Sheffield Centre for Health and Related Research, School of Medicine and Population Health, University of Sheffield, Sheffield, UK.
Department of Health Sciences, College of Life Sciences, University of Leicester, Leicester, UK.
Health Qual Life Outcomes. 2024 Jan 15;22(1):7. doi: 10.1186/s12955-023-02220-z.
The Short Warwick and Edinburgh Mental Wellbeing Scale (SWEMWBS) is a widely used non-preference-based measure of mental health in the UK. The primary aim of this paper is to construct an algorithm to translate the SWEMWBS scores to utilities using the Recovering Quality of Life Utility Index (ReQoL-UI) measure.
Service users experiencing mental health difficulties were recruited in two separate cross-sectional studies in the UK. The following direct mapping functions were used: Ordinary Least Square, Tobit, Generalised Linear Models. Indirect (response) mapping was performed using seemingly unrelated ordered probit to predict responses to each of the ReQoL-UI items and subsequently to predict using UK tariffs of the ReQoL-UI from SWEMWBS. The performance of all models was assessed by the mean absolute errors, root mean square errors between the predicted and observed utilities and graphical representations across the SWEMWBS score range.
Analyses were based on 2573 respondents who had complete data on the ReQoL-UI items, SWEMWBS items, age and sex. The direct mapping methods predicted ReQoL-UI scores across the range of SWEMWBS scores reasonably well. Very little differences were found among the three regression specifications in terms of model fit and visual inspection when comparing modelled and actual utility values across the score range of the SWEMWBS. However, when running simulations to consider uncertainty, it is clear that response mapping is superior.

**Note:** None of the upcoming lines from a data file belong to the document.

$ cat src/rtl/uart_mmio_bridge.sv
// Memory-mapped bridge between a single-cycle bus and a byte UART: 4-deep TX queue with
// start/busy handshake, and an RX snapshot of the external FIFO drained one byte per RXDATA read.
module uart_mmio_bridge (
  input  logic         clk,
  input  logic         reset,
  input  logic         bus_req,
  input  logic         bus_we,
  input  logic [3:0]   bus_addr,
  input  logic [31:0]  bus_wdata,
  output logic [31:0]  bus_rdata,
  output logic         bus_ready,
  output logic         tx_start,
  output logic [7:0]   tx_data_in,
  input  logic         tx_busy,
  output logic         read_all,
  output logic         mode,
  input  logic         flag_ready,
  input  logic [127:0] fifo_data_flat,
  input  logic         fifo_empty
);

  typedef enum logic [1:0] {T_IDLE, T_START, T_WAIT_BUSY, T_WAIT_DONE} tx_state_e;
  typedef enum logic {R_IDLE, R_DRAIN} rx_state_e;

  localparam logic [1:0] A_TXDATA = 2'd0;
  localparam logic [1:0] A_RXDATA = 2'd1;
  localparam logic [1:0] A_STATUS = 2'd2;
  localparam logic [1:0] A_CTRL   = 2'd3;

  tx_state_e   tx_state_q, tx_state_d;
  rx_state_e   rx_state_q, rx_state_d;
  logic [7:0]  txq_q [4];
  logic [1:0]  tx_wptr_q, tx_rptr_q;
  logic [2:0]  tx_cnt_q, tx_cnt_d;
  logic [7:0]  tx_data_q, tx_data_d;
  logic [7:0]  snap_q [16];
  logic [4:0]  rx_cnt_q, rx_cnt_d;
  logic [3:0]  rx_idx_q, rx_idx_d;
  logic        mode_q, auto_fetch_q;
  logic        tx_ovf_q, rx_unf_q;
  logic        bus_ready_q;
  logic [31:0] bus_rdata_q, bus_rdata_d;

  logic [1:0]  sel;
  logic        tx_push, rx_rd, st_wr, ctrl_wr;
  logic        tx_full, tx_empty, tx_pop, tx_push_ok, tx_ovf_set;
  logic        rx_fetch, rx_take, rx_unf_set;
  logic [31:0] status;
  logic        unused_bits;

  assign sel      = bus_addr[3:2];
  assign tx_push  = bus_req &  bus_we & (sel == A_TXDATA);
  assign rx_rd    = bus_req & ~bus_we & (sel == A_RXDATA);
  assign st_wr    = bus_req &  bus_we & (sel == A_STATUS);
  assign ctrl_wr  = bus_req &  bus_we & (sel == A_CTRL);

  assign unused_bits = ^{bus_addr[1:0], bus_wdata[31:26], bus_wdata[23:8]};

  assign tx_full    = (tx_cnt_q == 3'd4);
  assign tx_empty   = (tx_cnt_q == 3'd0);
  assign tx_pop     = (tx_state_q == T_WAIT_DONE) & ~tx_busy;
  // A pop in the same cycle frees a slot, so a push into a full queue still lands.
  assign tx_push_ok = tx_push & (~tx_full | tx_pop);
  assign tx_ovf_set = tx_push & tx_full & ~tx_pop;

  assign rx_fetch   = (rx_state_q == R_IDLE) & auto_fetch_q & flag_ready;
  assign rx_take    = rx_rd & (rx_cnt_q != 5'd0);
  assign rx_unf_set = rx_rd & (rx_cnt_q == 5'd0);

  assign status = {6'b0, rx_unf_q, tx_ovf_q, 3'b0, rx_cnt_q, 5'b0, tx_cnt_q, 2'b0,
                   flag_ready, fifo_empty, tx_busy, (rx_cnt_q != 5'd0), tx_empty, tx_full};

  assign bus_ready  = bus_ready_q;
  assign bus_rdata  = bus_rdata_q;
  assign tx_data_in = tx_data_q;
  assign mode       = mode_q;
  assign read_all   = rx_fetch & ~reset;

  always_comb begin
    tx_state_d = tx_state_q;
    tx_data_d  = tx_data_q;
    tx_start   = 1'b0;
    case (tx_state_q)
      T_IDLE: begin
        if (!tx_empty && !tx_busy) begin
          tx_state_d = T_START;
          tx_data_d  = txq_q[tx_rptr_q];
        end
      end
      T_START: begin
        tx_start   = ~reset;
        tx_state_d = T_WAIT_BUSY;
      end
      T_WAIT_BUSY: if (tx_busy)  tx_state_d = T_WAIT_DONE;
      T_WAIT_DONE: if (!tx_busy) tx_state_d = T_IDLE;
      default:     tx_state_d = T_IDLE;
    endcase
  end

  always_comb begin
    tx_cnt_d = tx_cnt_q;
    if (tx_push_ok && !tx_pop)      tx_cnt_d = tx_cnt_q + 3'd1;
    else if (!tx_push_ok && tx_pop) tx_cnt_d = tx_cnt_q - 3'd1;
  end

  always_comb begin
    rx_state_d = rx_state_q;
    rx_cnt_d   = rx_cnt_q;
    rx_idx_d   = rx_idx_q;
    case (rx_state_q)
      R_IDLE: begin
        if (rx_fetch) begin
          rx_state_d = R_DRAIN;
          rx_cnt_d   = mode_q ? 5'd14 : 5'd8;
          rx_idx_d   = 4'd0;
        end
      end
      R_DRAIN: begin
        if (rx_take) begin
          rx_cnt_d = rx_cnt_q - 5'd1;
          rx_idx_d = rx_idx_q + 4'd1;
          if (rx_cnt_q == 5'd1) rx_state_d = R_IDLE;
        end
      end
      default: rx_state_d = R_IDLE;
    endcase
  end

  // Read data reflects state before this access's own side effects.
  always_comb begin
    bus_rdata_d = 32'd0;
    if (bus_req && !bus_we) begin
      case (sel)
        A_RXDATA: if (rx_take) bus_rdata_d = {24'd0, snap_q[rx_idx_q]};
        A_STATUS: bus_rdata_d = status;
        A_CTRL:   bus_rdata_d = {30'd0, auto_fetch_q, mode_q};
        default:  bus_rdata_d = 32'd0;
      endcase
    end
  end

  always_ff @(posedge clk) begin
    if (reset) begin
      tx_state_q   <= T_IDLE;
      rx_state_q   <= R_IDLE;
      tx_wptr_q    <= 2'd0;
      tx_rptr_q    <= 2'd0;
      tx_cnt_q     <= 3'd0;
      tx_data_q    <= 8'd0;
      rx_cnt_q     <= 5'd0;
      rx_idx_q     <= 4'd0;
      mode_q       <= 1'b0;
      auto_fetch_q <= 1'b0;
      tx_ovf_q     <= 1'b0;
      rx_unf_q     <= 1'b0;
      bus_ready_q  <= 1'b0;
      bus_rdata_q  <= 32'd0;
    end else begin
      tx_state_q  <= tx_state_d;
      rx_state_q  <= rx_state_d;
      tx_cnt_q    <= tx_cnt_d;
      tx_data_q   <= tx_data_d;
      rx_cnt_q    <= rx_cnt_d;
      rx_idx_q    <= rx_idx_d;
      bus_ready_q <= bus_req;
      bus_rdata_q <= bus_rdata_d;
      if (tx_push_ok) tx_wptr_q <= tx_wptr_q + 2'd1;
      if (tx_pop)     tx_rptr_q <= tx_rptr_q + 2'd1;
      if (ctrl_wr) begin
        mode_q       <= bus_wdata[0];
        auto_fetch_q <= bus_wdata[1];
      end
      // Set beats clear when both land in the same cycle.
      tx_ovf_q <= tx_ovf_set | (tx_ovf_q & ~(st_wr & bus_wdata[24]));
      rx_unf_q <= rx_unf_set | (rx_unf_q & ~(st_wr & bus_wdata[25]));
    end
  end

  // Storage arrays carry no reset; the pointers and counts above invalidate them.
  always_ff @(posedge clk) begin
    if (!reset && tx_push_ok) txq_q[tx_wptr_q] <= bus_wdata[7:0];
    if (!reset && rx_fetch) begin
      for (int i = 0; i < 16; i++) snap_q[i] <= fifo_data_flat[8*i +: 8];
    end
  end

endmodule
### src/rtl/nzcv_gen_if.sv
// Bus between the ALU writeback stage and the NZCV flag generator.
// The master drives the result/handshake; the slave returns the flag state.
interface nzcv_gen_if #(parameter int WIDTH = 32);
    logic             in_valid;
    logic             in_ready;
    logic             s;
    logic             cond_pass;
    logic [1:0]       op;
    logic [WIDTH-1:0] result;
    logic             alu_c;
    logic             alu_v;
    logic             sh_c;
    logic             hold;
    logic             flush;
    logic [3:0]       nzcv;
    logic [3:0]       nzcv_fwd;
    logic             flag_pending;
    logic [7:0]       update_cnt;

    modport master (
        output in_valid, s, cond_pass, op, result, alu_c, alu_v, sh_c, hold, flush,
        input  in_ready, nzcv, nzcv_fwd, flag_pending, update_cnt
    );

    modport slave (
        input  in_valid, s, cond_pass, op, result, alu_c, alu_v, sh_c, hold, flush,
        output in_ready, nzcv, nzcv_fwd, flag_pending, update_cnt
    );
endinterface

### src/rtl/nzcv_gen.sv
// NZCV flag generator: one-entry stage register between ALU result and the
// committed condition flags, with a bypass of the pending update.
module nzcv_gen #(
    parameter int WIDTH = 32
) (
    input  logic        i_clk,
    input  logic        i_rst,
    nzcv_gen_if.slave   bus
);

    logic       r_p_valid;
    logic       r_p_we;
    logic [3:0] r_p_nzcv;
    logic [3:0] r_p_mask;
    logic [3:0] r_nzcv;
    logic [7:0] r_update_cnt;

    logic       w_ready;
    logic       w_xfer;
    logic       w_retire;
    logic       w_commit;
    logic       w_we;
    logic       w_zero;
    logic [3:0] w_flags;
    logic [3:0] w_mask;
    logic [3:0] w_merged;

    assign w_ready  = !bus.flush && (!r_p_valid || !bus.hold);
    assign w_xfer   = bus.in_valid && w_ready && !bus.flush;
    assign w_retire = r_p_valid && !bus.hold && !bus.flush;
    assign w_commit = w_retire && r_p_we;
    assign w_we     = bus.cond_pass && (bus.s || (bus.op == 2'b11));
    assign w_merged = (r_p_nzcv & r_p_mask) | (r_nzcv & ~r_p_mask);

    // Flag candidates for the incoming result; logical ops leave V untouched.
    always_comb begin
        w_zero  = (bus.result == {WIDTH{1'b0}});
        w_flags = 4'b0000;
        w_mask  = 4'b1111;
        case (bus.op)
            2'b00: begin
                w_flags = {bus.result[WIDTH-1], w_zero, bus.sh_c, bus.alu_v};
                w_mask  = 4'b1110;
            end
            2'b01, 2'b10: begin
                w_flags = {bus.result[WIDTH-1], w_zero, bus.alu_c, bus.alu_v};
                w_mask  = 4'b1111;
            end
            2'b11: begin
                w_flags = bus.result[WIDTH-1 -: 4];
                w_mask  = 4'b1111;
            end
            default: begin
                w_flags = 4'b0000;
                w_mask  = 4'b1111;
            end
        endcase
    end

    // Stage register, committed flags and update counter; flush beats hold.
    always_ff @(posedge i_clk or posedge i_rst) begin
        if (i_rst) begin
            r_p_valid    <= 1'b0;
            r_p_we       <= 1'b0;
            r_p_nzcv     <= 4'b0000;
            r_p_mask     <= 4'b0000;
            r_nzcv       <= 4'b0000;
            r_update_cnt <= 8'd0;
        end else if (bus.flush) begin
            r_p_valid <= 1'b0;
        end else begin
            if (w_commit) begin
                r_nzcv       <= w_merged;
                r_update_cnt <= r_update_cnt + 8'd1;
            end
            if (w_xfer) begin
                r_p_valid <= 1'b1;
                r_p_we    <= w_we;
                r_p_nzcv  <= w_flags;
                r_p_mask  <= w_mask;
            end else if (w_retire) begin
                r_p_valid <= 1'b0;
            end
        end
    end

    assign bus.in_ready     = w_ready;
    assign bus.nzcv         = r_nzcv;
    assign bus.flag_pending = r_p_valid && r_p_we;
    assign bus.nzcv_fwd     = (r_p_valid && r_p_we) ? w_merged : r_nzcv;
    assign bus.update_cnt   = r_update_cnt;

endmodule

### src/flat_wrapper.sv
// flat-port wrapper written by rule: the top's interface ports become plain ports
module nzcv_gen_flat 
#(
    parameter int WIDTH = 32
)
  (i_clk, i_rst, bus_in_valid, bus_s, bus_cond_pass, bus_op, bus_result, bus_alu_c, bus_alu_v, bus_sh_c, bus_hold, bus_flush, bus_in_ready, bus_nzcv, bus_nzcv_fwd, bus_flag_pending, bus_update_cnt);
  nzcv_gen_if #(.WIDTH(WIDTH)) bus_i ();
  input  logic i_clk;
  input  logic i_rst;
  input wire logic [$bits(bus_i.in_valid)-1:0] bus_in_valid;
  input wire logic [$bits(bus_i.s)-1:0] bus_s;
  input wire logic [$bits(bus_i.cond_pass)-1:0] bus_cond_pass;
  input wire logic [$bits(bus_i.op)-1:0] bus_op;
  input wire logic [$bits(bus_i.result)-1:0] bus_result;
  input wire logic [$bits(bus_i.alu_c)-1:0] bus_alu_c;
  input wire logic [$bits(bus_i.alu_v)-1:0] bus_alu_v;
  input wire logic [$bits(bus_i.sh_c)-1:0] bus_sh_c;
  input wire logic [$bits(bus_i.hold)-1:0] bus_hold;
  input wire logic [$bits(bus_i.flush)-1:0] bus_flush;
  output wire logic [$bits(bus_i.in_ready)-1:0] bus_in_ready;
  output wire logic [$bits(bus_i.nzcv)-1:0] bus_nzcv;
  output wire logic [$bits(bus_i.nzcv_fwd)-1:0] bus_nzcv_fwd;
  output wire logic [$bits(bus_i.flag_pending)-1:0] bus_flag_pending;
  output wire logic [$bits(bus_i.update_cnt)-1:0] bus_update_cnt;
  assign bus_i.in_valid = bus_in_valid;
  assign bus_i.s = bus_s;
  assign bus_i.cond_pass = bus_cond_pass;
  assign bus_i.op = bus_op;
  assign bus_i.result = bus_result;
  assign bus_i.alu_c = bus_alu_c;
  assign bus_i.alu_v = bus_alu_v;
  assign bus_i.sh_c = bus_sh_c;
  assign bus_i.hold = bus_hold;
  assign bus_i.flush = bus_flush;
  assign bus_in_ready = bus_i.in_ready;
  assign bus_nzcv = bus_i.nzcv;
  assign bus_nzcv_fwd = bus_i.nzcv_fwd;
  assign bus_flag_pending = bus_i.flag_pending;
  assign bus_update_cnt = bus_i.update_cnt;
  nzcv_gen #(.WIDTH(WIDTH)) u_core (.i_clk(i_clk), .i_rst(i_rst), .bus(bus_i));
endmodule
### config.mk
export PLATFORM = sky130hd
export DESIGN_NAME = nzcv_gen_flat
export DESIGN_NICKNAME = d
export VERILOG_FILES = /design/src/rtl/nzcv_gen_if.sv /design/src/rtl/nzcv_gen.sv /design/src/flat_wrapper.sv
export SDC_FILE = /design/constraint.sdc
export NUM_CORES = 1
export LEC_CHECK = 0
export CORE_ASPECT_RATIO = 0.5
export CORE_UTILIZATION = 30
export CTS_BUF_LIST = sky130_fd_sc_hd__clkbuf_4 sky130_fd_sc_hd__clkbuf_8
export DETAILED_ROUTE_END_ITERATION = 10
export PLACE_DENSITY = 0.76
export SKIP_LAST_GASP = 1
export SLEW_MARGIN = 20
export SYNTH_ARGS = -nofsm -noshare
export SYNTH_HDL_FRONTEND = slang
export SYNTH_SLANG_ARGS = --single-unit
### constraint.sdc
create_clock -name i_clk -period 1.5 [get_ports i_clk]
set_clock_uncertainty 0.05 [all_clocks]
set_input_delay 0.225 -clock i_clk [delete_from_list [all_inputs] [get_ports i_clk]]
set_output_delay 0.225 -clock i_clk [all_outputs]
set_load 0.02 [all_outputs]
==> results.json <==
{
  "outcome": "finished, violations left",
  "violated_checks": "DRC, setup timing",
  "synth-seq-area-share": 0.497,
  "number_of_enable_flip_flop_cells_after_synthesis": 0,
  "route.antenna.remaining_nets": 0,
  "max-vdd-ir-drop_mv": 0.366,
  "switching_share": 0.309,
  "critical_path_peak_fanout": 3,
  "routed_wl_um": 2890,
  "drt-met1-wl_um": 1140,
  "setup_viol": 4,
  "power.density_nw_per_um2": 922,
  "grt_util_all_layers": 0.175,
  "numPortBuffers": 61,
  "htree_num_levels": 1,
  "internal_power_mw": 1.23,
  "yosysTopAreaCellShare": 0.497,
  "seq_power_share": 0.384,
  "power_leakage_nw": 0.971,
  "hold_path_depth": 2,
  "yosys.cell_types.count": 24,
  "hold_violations": 0,
  "total_switching_power_mw": 0.551,
  "yosys.area.top_type": "sky130_fd_sc_hd__dfrtp_1",
  "cts-buffers-inserted": 3,
  "postLayoutSetupSlackWorst_ns": -0.0983,
  "routedWlPerCell_um": 13.3,
  "floorplan.initialDensity": 0.325,
  "place.detailed.hpwl_um": 2280,
  "detailedRoute.firstIterationViolations": 35,
  "detailroute.wirelength.met2_um": 1540,
  "grt-ovfl-total": 0,
  "ctsHoldBuffers": 0,
  "yosys_register_bits": 20,
  "final_period_demand_of_the_worst_path_ns": 1.60,
  "synth_commonest_cells": "20 x sky130_fd_sc_hd__dfrtp_1, 10 x sky130_fd_sc_hd__mux2_2, 10 x sky130_fd_sc_hd__nand2_1, 8 x sky130_fd_sc_hd__nor4_1, 7 x sky130_fd_sc_hd__a21oi_1",
  "floorplan.die.width_um": 83.9,
  "floorplan.rows": 14,
  "clock_slew_at_the_register_clock_pins_of_the_worst_setup_and_hold_paths_ns": 0.07,
  "routed_vias": 1049,
  "startpoint_class": "flip-flop",
  "first_pass_iters": 7,
  "die_h_um": 43.0,
  "detailed_routed_wire_length_on_met3_um": 182,
  "critical-path-max-stage-delay_ns": 0.37,
  "dominantRegCellSynth": "sky130_fd_sc_hd__dfrtp_1",
  "measured_slew_at_the_worst_slew_check_pin_ns": 0.252,
  "max_slew_margin": 0.830,
  "share_clk_of_total_power": 0.192,
  "die-area_um2": 3610,
  "clk_root_buffer_cell": "sky130_fd_sc_hd__clkbuf_8",
  "cts.sinks": 20,
  "final_nets": 227,
  "achievable-frequency_ghz": 0.626,
  "worstPathArrival_ns": 1.32,
  "required_ns": 1.22,
  "setup_slack_placement_ns": -0.327,
  "syn_nets": 141,
  "post_synth_inst_count": 94,
  "timing.setup.critical_path_class": "flip-flop to output pin",
  "cts.repair_timing.setup_buffer_count": 0,
  "hold_path.class": "input port to flip-flop",
  "share_comb_of_total_power": 0.424,
  "p_r_area_growth_vs_syn_pct": 92.4,
  "yosys.cell_count.top_type": "sky130_fd_sc_hd__dfrtp_1",
  "synth.cell_area_um2": 1010,
  "core_um2": 3100,
  "largest_buffer_count_on_any_clock_path": 2,
  "tritoncts": "built",
  "remaining_drc_errors": 6,
  "io-pin-count": 62,
  "unrepaired_setup_endpoints_after_global_routing": "yes",
  "grt_first_pass_wirelength_um": 4790,
  "drv_cap": 0,
  "worst_setup_path_end_kind": "output pin",
  "crit_path_cell_trace": "and2_4 > nand2_4 > mux2_4 > buf_6",
  "grt_antenna_before_repair": 0,
  "worst_skew_pair.late_latency_ns": 0.25,
  "layout-drive-gt1-share": 0.303,
  "dr.max_layer_used": "met4",
  "worst_r2r_path_depth": 5,
  "avgSynthCellArea_um2": 10.7,
  "drt-vias-per-instance": 4.81,
  "async_set_or_reset_flop_fraction_in_the_synthesized_netlist": 1.00,
  "max_slew_violation_total_from_the_final_report": 0,
  "gpl.final_weighted_congestion": 0.774,
  "n_antenna_cell": 0,
  "post_synth_main_area_contributors": "sky130_fd_sc_hd__dfrtp_1 50%, sky130_fd_sc_hd__mux2_2 11%, sky130_fd_sc_hd__xnor2_1 5.2%",
  "grt_start_max_net_pins": 21,
  "cp_slowest_cell": "sky130_fd_sc_hd__dfrtp_1",
  "synthesis.yosys.warnings": 0,
  "design_power_total_mw": 1.79,
  "vias_in_the_first_global_route": 1071,
  "final_min_period_over_clock_period": 1.07
}
## repair_timing
item	CTS	global route
endpoints found under the setup margin	18	13
gates cloned	0	0
resized for setup	51	19
endpoints found under the hold margin	0	0
pin swaps	2	7
## path summary, 6_finish.rpt
check	start	endpoint	slack, ns
hold reg to reg	u_core.bus.update_cnt[7]$_DFFE_PP0P_	u_core.bus.update_cnt[7]$_DFFE_PP0P_	0.42
max in group asynchronous	i_rst	u_core.r_p_nzcv[3]$_DFFE_PP0P_	0.94
min in group asynchronous	i_rst	u_core.bus.update_cnt[6]$_DFFE_PP0P_	0.24
setup reg to reg	u_core.r_p_valid$_DFFE_PP0P_	u_core.bus.nzcv[0]$_DFFE_PP0P_	0.10
setup / recovery	u_core.r_p_we$_DFFE_PP0P_	bus_nzcv_fwd[1]	-0.1
hold / removal	bus_flush	u_core.r_p_valid$_DFFE_PP0P_	0.14
## cell usage in the layout (no fill, tap or decap), types with 2 or more instances in the layout
cell type                         instances
sky130_fd_sc_hd__o21ai_0                  6
sky130_fd_sc_hd__buf_6                    4
sky130_fd_sc_hd__buf_4                   23
sky130_fd_sc_hd__dfrtp_1                 20
sky130_fd_sc_hd__inv_2                    2
sky130_fd_sc_hd__clkbuf_8                 3
sky130_fd_sc_hd__mux2_4                   4
sky130_fd_sc_hd__nand2_1                  8
sky130_fd_sc_hd__nand4_1                  3
sky130_fd_sc_hd__mux2_2                   6
sky130_fd_sc_hd__a21oi_1                  6
sky130_fd_sc_hd__nor2_1                   2
sky130_fd_sc_hd__nor4_2                   4
sky130_fd_sc_hd__clkdlybuf4s50_1         35
sky130_fd_sc_hd__dlymetal6s2s_1           9
sky130_fd_sc_hd__ha_1                     2
sky130_fd_sc_hd__dlygate4sd2_1           11
sky130_fd_sc_hd__nand3_1                  4
sky130_fd_sc_hd__nor4_1                   4
sky130_fd_sc_hd__xnor2_1                  6
## per-stage QoR
step                      hold slack, ns  TNS [ns]  utilization  std cells  instance area, um^2
after floorplan                    0.139         0            -         94                 1010
final                              0.138    -0.362        0.625        218                 1940
after CTS                          0.248    -0.386        0.610        218                 1890
after global routing               0.160    -0.535        0.625        218                 1940
after global placement             0.413     -3.93        0.586        215                 1820
after detailed placement           0.421     -4.61        0.586        215                 1820
## logic make-up (layout without fill, tap and decap cells)
group,count (synthesis),count (layout),share of synthesized area
xor+xnor,7,7,0.0609
flops,20,20,0.497
simple gates,34,34,0.188
mux,10,10,0.112
compound gates,15,15,0.0795
buf+inv,5,89,0.0261
fa+ha+maj,3,3,0.0373
## flip-flops by register name (all words and copies together), names as in the netlist
| name | count |
|---|---|
| u_core.r_p_nzcv | 4 |
| u_core.r_p_we | 1 |
| u_core.r_p_valid | 1 |
| u_core.r_p_mask | 2 |
| u_core.bus.nzcv | 4 |
| u_core.bus.update_cnt | 8 |
## critical path, delay by kind of cell (launching register included)
family,cells,cell delay (ns)
simple gates,2,0.26
mux,1,0.31
flops,1,0.37
buf+inv,1,0.13
## layout make-up
class | instances | area [um^2]
Clock buffer | 3 | 41.3
Tap cell | 40 | 50.0
Multi-Input combinational cell | 69 | 553
Timing Repair Buffer | 83 | 782
Inverter | 3 | 11.3
Fill cell | 264 | 1160
Sequential cell | 20 | 500
## routing by layer
layer | vias up | GRT usage
met4 | 0 | 0.0517
met5 | - | 0
met1 | 495 | 0.185
met2 | 43 | 0.348
li1 | 509 | -
met3 | 2 | 0.0447
## power groups by stage
stage	clock network, mW	registers (mW)	logic, mW
floorplan	0	0.779	0.204
global placement	0	0.687	0.736
detailed placement	0	0.693	0.754
CTS	0.359	0.686	0.760
global route	0.376	0.695	0.814
finish	0.343	0.686	0.757
Power figures use the tool's default switching activity.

This study presents mapping algorithms from SWEMWBS to ReQoL as an alternative way to generate utilities from SWEMWBS. The algorithm from the indirect mapping is recommended to predict utilities from the SWEMWBS.
短 Warwick 和爱丁堡心理健康量表(SWEMWBS)是英国广泛使用的一种非偏好为基础的心理健康衡量标准。本文的主要目的是构建一种算法,使用恢复生活质量效用指数(ReQoL-UI)来将 SWEMWBS 分数转换为效用。
在英国的两项独立横断面研究中招募了经历心理健康困难的服务使用者。使用了以下直接映射函数:普通最小二乘法、Tobit、广义线性模型。间接(反应)映射通过看似无关的有序概率回归来预测对 ReQoL-UI 每个项目的反应,然后使用英国 ReQoL-UI 的关税从 SWEMWBS 预测。通过平均绝对误差、预测和观察效用之间的均方根误差以及 SWEMWBS 分数范围内的图形表示来评估所有模型的性能。
分析基于 2573 名有完整 ReQoL-UI 项目、SWEMWBS 项目、年龄和性别数据的受访者。直接映射方法在 SWEMWBS 分数范围内合理地预测了 ReQoL-UI 分数。在比较 SWEMWBS 分数范围内的模型拟合和实际效用值时,三种回归规范在模型拟合和视觉检查方面几乎没有差异。然而,当运行模拟考虑不确定性时,很明显反应映射更优越。
本研究提出了从 SWEMWBS 到 ReQoL 的映射算法,作为从 SWEMWBS 生成效用的另一种方法。建议使用间接映射的算法从 SWEMWBS 预测效用。